▼

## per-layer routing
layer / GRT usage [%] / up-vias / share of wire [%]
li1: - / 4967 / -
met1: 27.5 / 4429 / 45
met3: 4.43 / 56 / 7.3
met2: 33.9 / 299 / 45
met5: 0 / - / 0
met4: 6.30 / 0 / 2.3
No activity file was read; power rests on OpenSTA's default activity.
$ cat src/ocd_regs.vh
// Register offsets, field positions and reset values of the channel 7 configuration set.
`ifndef OCD_REGS_VH
`define OCD_REGS_VH

`define OCD_ADDR_W              6
`define OCD_DATA_W              16

`define OCD_OFF_CH6_FRAC_HIGH   6'h10
`define OCD_OFF_CH6_FRAC_LOW    6'h11
`define OCD_OFF_CH7_CONTROL     6'h12
`define OCD_OFF_CH7_DIVIDER     6'h13
`define OCD_OFF_CH7_FRAC_LOW    6'h14

`define OCD_MASK_CH6_FRAC_HIGH  16'h000F
`define OCD_MASK_CH6_FRAC_LOW   16'hFFFF
`define OCD_MASK_CH7_CONTROL    16'h1FDF
`define OCD_MASK_CH7_DIVIDER    16'h0FFF
`define OCD_MASK_CH7_FRAC_LOW   16'hFFFF

`define OCD_RST_CH6_FRAC_HIGH   16'h0000
`define OCD_RST_CH6_FRAC_LOW    16'h0000
`define OCD_RST_CH7_CONTROL     16'h0000
`define OCD_RST_CH7_DIVIDER     16'h0000
`define OCD_RST_CH7_FRAC_LOW    16'h0000

`define OCD_CTL_PRESCALE_HI     12
`define OCD_CTL_PRESCALE_LO     10
`define OCD_CTL_FRAC_EN         9
`define OCD_CTL_SLEW            8
`define OCD_CTL_NEG_EN          7
`define OCD_CTL_POS_EN          6
`define OCD_CTL_DRIVER_HI       4
`define OCD_CTL_DRIVER_LO       3
`define OCD_CTL_STATE_HI        2
`define OCD_CTL_STATE_LO        1
`define OCD_CTL_SUPPLY          0

`define OCD_DIV_INT_HI          11
`define OCD_DIV_INT_LO          4
`define OCD_DIV_FRAC_HI         3
`define OCD_DIV_FRAC_LO         0

`define OCD_PRESCALE_DIV2       3'h0
`define OCD_PRESCALE_DIV3       3'h1
`define OCD_PRESCALE_DIV1       3'h7

`define OCD_DRIVER_LVCMOS       2'h2
`define OCD_DRIVER_HCSL         2'h3

`define OCD_STATE_OFF           2'h0
`define OCD_STATE_CLOCK         2'h1
`define OCD_STATE_LOW           2'h2
`define OCD_STATE_HIGH          2'h3

`endif

$ cat src/ocd_cfg_reg.v
// One configuration register with a writable-bit mask and a constant reset value.
`timescale 1ns/1ps
`default_nettype none

module ocd_cfg_reg #(
  parameter [15:0] RESET_VALUE = 16'h0000,
  parameter [15:0] WRITE_MASK  = 16'hFFFF
) (
  input  wire        clk_sys,
  input  wire        resetn,
  input  wire        wrEn,
  input  wire [15:0] wrData,
  output wire [15:0] value
);

  reg [15:0] value_ff;

  // Bits outside the mask are never stored, so reserved bits always read as zero.
  always @(posedge clk_sys or negedge resetn) begin
    if (!resetn) begin
      value_ff <= RESET_VALUE;
    end else if (wrEn) begin
      value_ff <= wrData & WRITE_MASK;
    end
  end

  assign value = value_ff;

endmodule

`default_nettype wire

$ cat src/ocd_channel_config.v
// Channel 7 output configuration registers with decoded divider and driver settings.
//
// Functional notes
// RULE_01: Pre-divider code 000 divides by 2, 001 by 3, and 111 by 1 only when the oscillator is at or below 2.4 GHz.
// RULE_02: The channel 7 pre-divider is bypassed whenever the fractional enable bit 9 is clear.
// RULE_03: The host writes only codes 000, 001 or 111 into the pre-divider field.
// RULE_04: Control bit 9 enables the channel 7 fractional divider when set and disables it when clear.
// RULE_05: Control bit 8 selects normal single-ended slew when clear and slow slew when set.
// RULE_06: Bit 6 enables the positive single-ended side, bit 7 the negative side, which works only with the positive side on.
// RULE_07: Driver field bits 4:3 select LVDS for 00 and 01, LVCMOS for 10 and HCSL for 11.
// RULE_08: State field bits 2:1 give off for 00, clocking for 01, static low for 10 and static high for 11.
// RULE_09: Control bit 0 selects the 1.8 V supply range when clear and the 2.5/3.3 V range when set.
// RULE_10: Divider bits 11:4 hold an integer divide ratio equal to the stored value plus one.
// RULE_11: Divider bits 3:0 hold bits 19 to 16 of the channel 7 fractional value.
// RULE_12: The first register of the set holds bits 15 to 0 of the channel 6 fractional value.
// RULE_13: The host writes zero to control bits 15:13 and 5 and to divider bits 15:12.
// RULE_14: The register after the set holds bits 15 to 0 of the channel 7 fractional value.
// RULE_15: The register before the set holds bits 19 to 16 of the channel 6 fractional value in its low four bits.
`timescale 1ns/1ps
`default_nettype none
`include "ocd_regs.vh"

module ocd_channel_config (
  input  wire        clk_sys,
  input  wire        resetn,
  input  wire        regWrEn,
  input  wire        regRdEn,
  input  wire [5:0]  regAddr,
  input  wire [15:0] regWrData,
  input  wire        vcoLowRange,
  output reg  [15:0] regRdData_ff,
  output reg         regRdValid_ff,
  output reg  [19:0] ch6FractionValue_ff,
  output reg  [19:0] ch7FractionValue_ff,
  output reg  [8:0]  ch7IntegerDivide_ff,
  output reg         ch7FractionEnable_ff,
  output reg  [1:0]  ch7PrescaleDivide_ff,
  output reg         ch7PrescaleBypass_ff,
  output reg         ch7PrescaleFault_ff,
  output reg         ch7SingleEndedSlow_ff,
  output reg         ch7PositiveSideOn_ff,
  output reg         ch7NegativeSideOn_ff,
  output reg         ch7DriverLvds_ff,
  output reg         ch7DriverLvcmos_ff,
  output reg         ch7DriverHcsl_ff,
  output reg         ch7OutputClocking_ff,
  output reg         ch7OutputStatic_ff,
  output reg         ch7StaticLevel_ff,
  output reg         ch7SupplyHigh_ff
);

  wire [15:0] ch6FracHigh;
  wire [15:0] ch6FracLow;
  wire [15:0] ch7Control;
  wire [15:0] ch7Divider;
  wire [15:0] ch7FracLow;

  wire selCh6FracHigh = (regAddr == `OCD_OFF_CH6_FRAC_HIGH);
  wire selCh6FracLow  = (regAddr == `OCD_OFF_CH6_FRAC_LOW);
  wire selCh7Control  = (regAddr == `OCD_OFF_CH7_CONTROL);
  wire selCh7Divider  = (regAddr == `OCD_OFF_CH7_DIVIDER);
  wire selCh7FracLow  = (regAddr == `OCD_OFF_CH7_FRAC_LOW);

  // Storage masks drop reserved bits, so a careless host write cannot reach them.
  ocd_cfg_reg #(
    .RESET_VALUE (`OCD_RST_CH6_FRAC_HIGH),
    .WRITE_MASK  (`OCD_MASK_CH6_FRAC_HIGH)
  ) uCh6FracHigh (
    .clk_sys (clk_sys),
    .resetn  (resetn),
    .wrEn    (regWrEn & selCh6FracHigh),
    .wrData  (regWrData),
    .value   (ch6FracHigh)
  );

  ocd_cfg_reg #(
    .RESET_VALUE (`OCD_RST_CH6_FRAC_LOW),
    .WRITE_MASK  (`OCD_MASK_CH6_FRAC_LOW)
  ) uCh6FracLow (
    .clk_sys (clk_sys),
    .resetn  (resetn),
    .wrEn    (regWrEn & selCh6FracLow),
    .wrData  (regWrData),
    .value   (ch6FracLow)
  );

  ocd_cfg_reg #(
    .RESET_VALUE (`OCD_RST_CH7_CONTROL),
    .WRITE_MASK  (`OCD_MASK_CH7_CONTROL)
  ) uCh7Control (
    .clk_sys (clk_sys),
    .resetn  (resetn),
    .wrEn    (regWrEn & selCh7Control),
    .wrData  (regWrData),
    .value   (ch7Control)
  );

  ocd_cfg_reg #(
    .RESET_VALUE (`OCD_RST_CH7_DIVIDER),
    .WRITE_MASK  (`OCD_MASK_CH7_DIVIDER)
  ) uCh7Divider (
    .clk_sys (clk_sys),
    .resetn  (resetn),
    .wrEn    (regWrEn & selCh7Divider),
    .wrData  (regWrData),
    .value   (ch7Divider)
  );

  ocd_cfg_reg #(
    .RESET_VALUE (`OCD_RST_CH7_FRAC_LOW),
    .WRITE_MASK  (`OCD_MASK_CH7_FRAC_LOW)
  ) uCh7FracLow (
    .clk_sys (clk_sys),
    .resetn  (resetn),
    .wrEn    (regWrEn & selCh7FracLow),
    .wrData  (regWrData),
    .value   (ch7FracLow)
  );

  wire [2:0] prescaleCode = ch7Control[`OCD_CTL_PRESCALE_HI:`OCD_CTL_PRESCALE_LO];
  wire       fracEnable   = ch7Control[`OCD_CTL_FRAC_EN]; // see RULE_04
  wire [1:0] driverCode   = ch7Control[`OCD_CTL_DRIVER_HI:`OCD_CTL_DRIVER_LO];
  wire [1:0] stateCode    = ch7Control[`OCD_CTL_STATE_HI:`OCD_CTL_STATE_LO];
  wire       posSide      = ch7Control[`OCD_CTL_POS_EN];
  wire [7:0] intField     = ch7Divider[`OCD_DIV_INT_HI:`OCD_DIV_INT_LO];
  wire       negSide      = ch7Control[`OCD_CTL_NEG_EN];
  wire       slowSlew     = ch7Control[`OCD_CTL_SLEW];
  wire       supplyHigh   = ch7Control[`OCD_CTL_SUPPLY];
  wire [3:0] fracHighNib  = ch7Divider[`OCD_DIV_FRAC_HI:`OCD_DIV_FRAC_LO];

  reg [1:0]  nxt_prescaleDivide;
  reg        nxt_prescaleFault;
  reg [15:0] nxt_rdData;
  reg [19:0] nxt_ch6FractionValue;
  reg [19:0] nxt_ch7FractionValue;
  reg [8:0]  nxt_ch7IntegerDivide;
  reg        nxt_ch7SingleEndedSlow;
  reg        nxt_ch7PositiveSideOn;
  reg        nxt_ch7NegativeSideOn;
  reg        nxt_ch7DriverLvds;
  reg        nxt_ch7DriverLvcmos;
  reg        nxt_ch7DriverHcsl;
  reg        nxt_ch7OutputClocking;
  reg        nxt_ch7OutputStatic;
  reg        nxt_ch7StaticLevel;
  reg        nxt_ch7SupplyHigh;

  // While bit 9 is set, a reserved or disallowed code falls back to divide-by-2 and raises the fault flag,
  // because a unity ratio above the oscillator limit would overrun the fractional stage.
  always @* begin
    nxt_prescaleDivide = 2'h2;
    nxt_prescaleFault  = 1'b0;
    case (prescaleCode)
      `OCD_PRESCALE_DIV2: nxt_prescaleDivide = 2'h2; // see RULE_01
      `OCD_PRESCALE_DIV3: nxt_prescaleDivide = 2'h3; // see RULE_01
      `OCD_PRESCALE_DIV1: begin
        if (vcoLowRange) begin
          nxt_prescaleDivide = 2'h1; // see RULE_01
        end else begin
          nxt_prescaleFault = 1'b1;
        end
      end
      default: nxt_prescaleFault = 1'b1; // see RULE_03
    endcase
    if (!fracEnable) begin
      nxt_prescaleDivide = 2'h1; // see RULE_02
      nxt_prescaleFault  = 1'b0;
    end
  end

  always @* begin
    nxt_rdData = 16'h0000;
    case (1'b1)
      selCh6FracHigh: nxt_rdData = ch6FracHigh;
      selCh6FracLow:  nxt_rdData = ch6FracLow;
      selCh7Control:  nxt_rdData = ch7Control;
      selCh7Divider:  nxt_rdData = ch7Divider;
      selCh7FracLow:  nxt_rdData = ch7FracLow;
      default:        nxt_rdData = 16'h0000;
    endcase
  end

  // The fraction words are rebuilt from their two halves on every edge. Nothing makes
  // the pair atomic, so between the two host writes a word mixes old and new halves.
  always @* begin
    nxt_ch6FractionValue = {ch6FracHigh[3:0], ch6FracLow}; // see RULE_12, see RULE_15
    nxt_ch7FractionValue = {fracHighNib, ch7FracLow}; // see RULE_11, see RULE_14
    nxt_ch7IntegerDivide = {1'b0, intField} + 9'h001; // see RULE_10
  end

  // The negative side is held off unless the positive side is on as well; the stored
  // bit still reads back exactly as the host wrote it.
  always @* begin
    nxt_ch7SingleEndedSlow = slowSlew; // see RULE_05
    nxt_ch7PositiveSideOn  = posSide; // see RULE_06
    nxt_ch7NegativeSideOn  = 1'b0;
    if (posSide) begin
      nxt_ch7NegativeSideOn = negSide; // see RULE_06
    end
    nxt_ch7SupplyHigh      = supplyHigh; // see RULE_09
  end

  // Codes 00 and 01 both give the differential driver, so only the two upper codes
  // need an arm of their own.
  always @* begin
    nxt_ch7DriverLvds   = 1'b1;
    nxt_ch7DriverLvcmos = 1'b0;
    nxt_ch7DriverHcsl   = 1'b0;
    case (driverCode)
      `OCD_DRIVER_LVCMOS: begin
        nxt_ch7DriverLvds   = 1'b0;
        nxt_ch7DriverLvcmos = 1'b1; // see RULE_07
      end
      `OCD_DRIVER_HCSL: begin
        nxt_ch7DriverLvds = 1'b0;
        nxt_ch7DriverHcsl = 1'b1; // see RULE_07
      end
      default: begin
        nxt_ch7DriverLvds   = 1'b1; // see RULE_07
        nxt_ch7DriverLvcmos = 1'b0;
        nxt_ch7DriverHcsl   = 1'b0;
      end
    endcase
  end

  // A static level only means something while the output is not clocking, so the two
  // decodes are kept mutually exclusive.
  always @* begin
    nxt_ch7OutputClocking = 1'b0;
    nxt_ch7OutputStatic   = 1'b0;
    nxt_ch7StaticLevel    = 1'b0;
    case (stateCode)
      `OCD_STATE_CLOCK: nxt_ch7OutputClocking = 1'b1; // see RULE_08
      `OCD_STATE_LOW:   nxt_ch7OutputStatic   = 1'b1; // see RULE_08
      `OCD_STATE_HIGH: begin
        nxt_ch7OutputStatic = 1'b1;
        nxt_ch7StaticLevel  = 1'b1; // see RULE_08
      end
      default: begin
        nxt_ch7OutputClocking = 1'b0; // see RULE_08
        nxt_ch7OutputStatic   = 1'b0;
        nxt_ch7StaticLevel    = 1'b0;
      end
    endcase
  end

  // Read data holds between reads, so a slow serial engine may shift it out at leisure.
  always @(posedge clk_sys or negedge resetn) begin
    if (!resetn) begin
      regRdData_ff  <= 16'h0000;
      regRdValid_ff <= 1'b0;
    end else begin
      regRdValid_ff <= regRdEn;
      if (regRdEn) begin
        regRdData_ff <= nxt_rdData;
      end
    end
  end

  // Decoded settings trail the stored words by one edge, so the divider datapath only
  // ever sees a registered copy and never a decoder glitch.
  always @(posedge clk_sys or negedge resetn) begin
    if (!resetn) begin
      ch6FractionValue_ff   <= 20'h00000;
      ch7FractionValue_ff   <= 20'h00000;
      ch7IntegerDivide_ff   <= 9'h001;
      ch7FractionEnable_ff  <= 1'b0;
      ch7PrescaleDivide_ff  <= 2'h1;
      ch7PrescaleBypass_ff  <= 1'b1;
      ch7PrescaleFault_ff   <= 1'b0;
      ch7SingleEndedSlow_ff <= 1'b0;
      ch7PositiveSideOn_ff  <= 1'b0;
      ch7NegativeSideOn_ff  <= 1'b0;
      ch7DriverLvds_ff      <= 1'b1;
      ch7DriverLvcmos_ff    <= 1'b0;
      ch7DriverHcsl_ff      <= 1'b0;
      ch7OutputClocking_ff  <= 1'b0;
      ch7OutputStatic_ff    <= 1'b0;
      ch7StaticLevel_ff     <= 1'b0;
      ch7SupplyHigh_ff      <= 1'b0;
    end else begin
      ch6FractionValue_ff   <= nxt_ch6FractionValue;
      ch7FractionValue_ff   <= nxt_ch7FractionValue;
      ch7IntegerDivide_ff   <= nxt_ch7IntegerDivide;
      ch7FractionEnable_ff  <= fracEnable; // see RULE_04
      ch7PrescaleDivide_ff  <= nxt_prescaleDivide;
      ch7PrescaleBypass_ff  <= ~fracEnable; // see RULE_02
      ch7PrescaleFault_ff   <= nxt_prescaleFault;
      ch7SingleEndedSlow_ff <= nxt_ch7SingleEndedSlow;
      ch7PositiveSideOn_ff  <= nxt_ch7PositiveSideOn;
      ch7NegativeSideOn_ff  <= nxt_ch7NegativeSideOn;
      ch7DriverLvds_ff      <= nxt_ch7DriverLvds;
      ch7DriverLvcmos_ff    <= nxt_ch7DriverLvcmos;
      ch7DriverHcsl_ff      <= nxt_ch7DriverHcsl;
      ch7OutputClocking_ff  <= nxt_ch7OutputClocking;
      ch7OutputStatic_ff    <= nxt_ch7OutputStatic;
      ch7StaticLevel_ff     <= nxt_ch7StaticLevel;
      ch7SupplyHigh_ff      <= nxt_ch7SupplyHigh;
    end
  end

endmodule

`default_nettype wire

▲

Goal of the exercise: The answer must be all the lines above that hold the word "posSide".

Exercise answer:
  wire       posSide      = ch7Control[`OCD_CTL_POS_EN];
    nxt_ch7PositiveSideOn  = posSide; // see RULE_06
    if (posSide) begin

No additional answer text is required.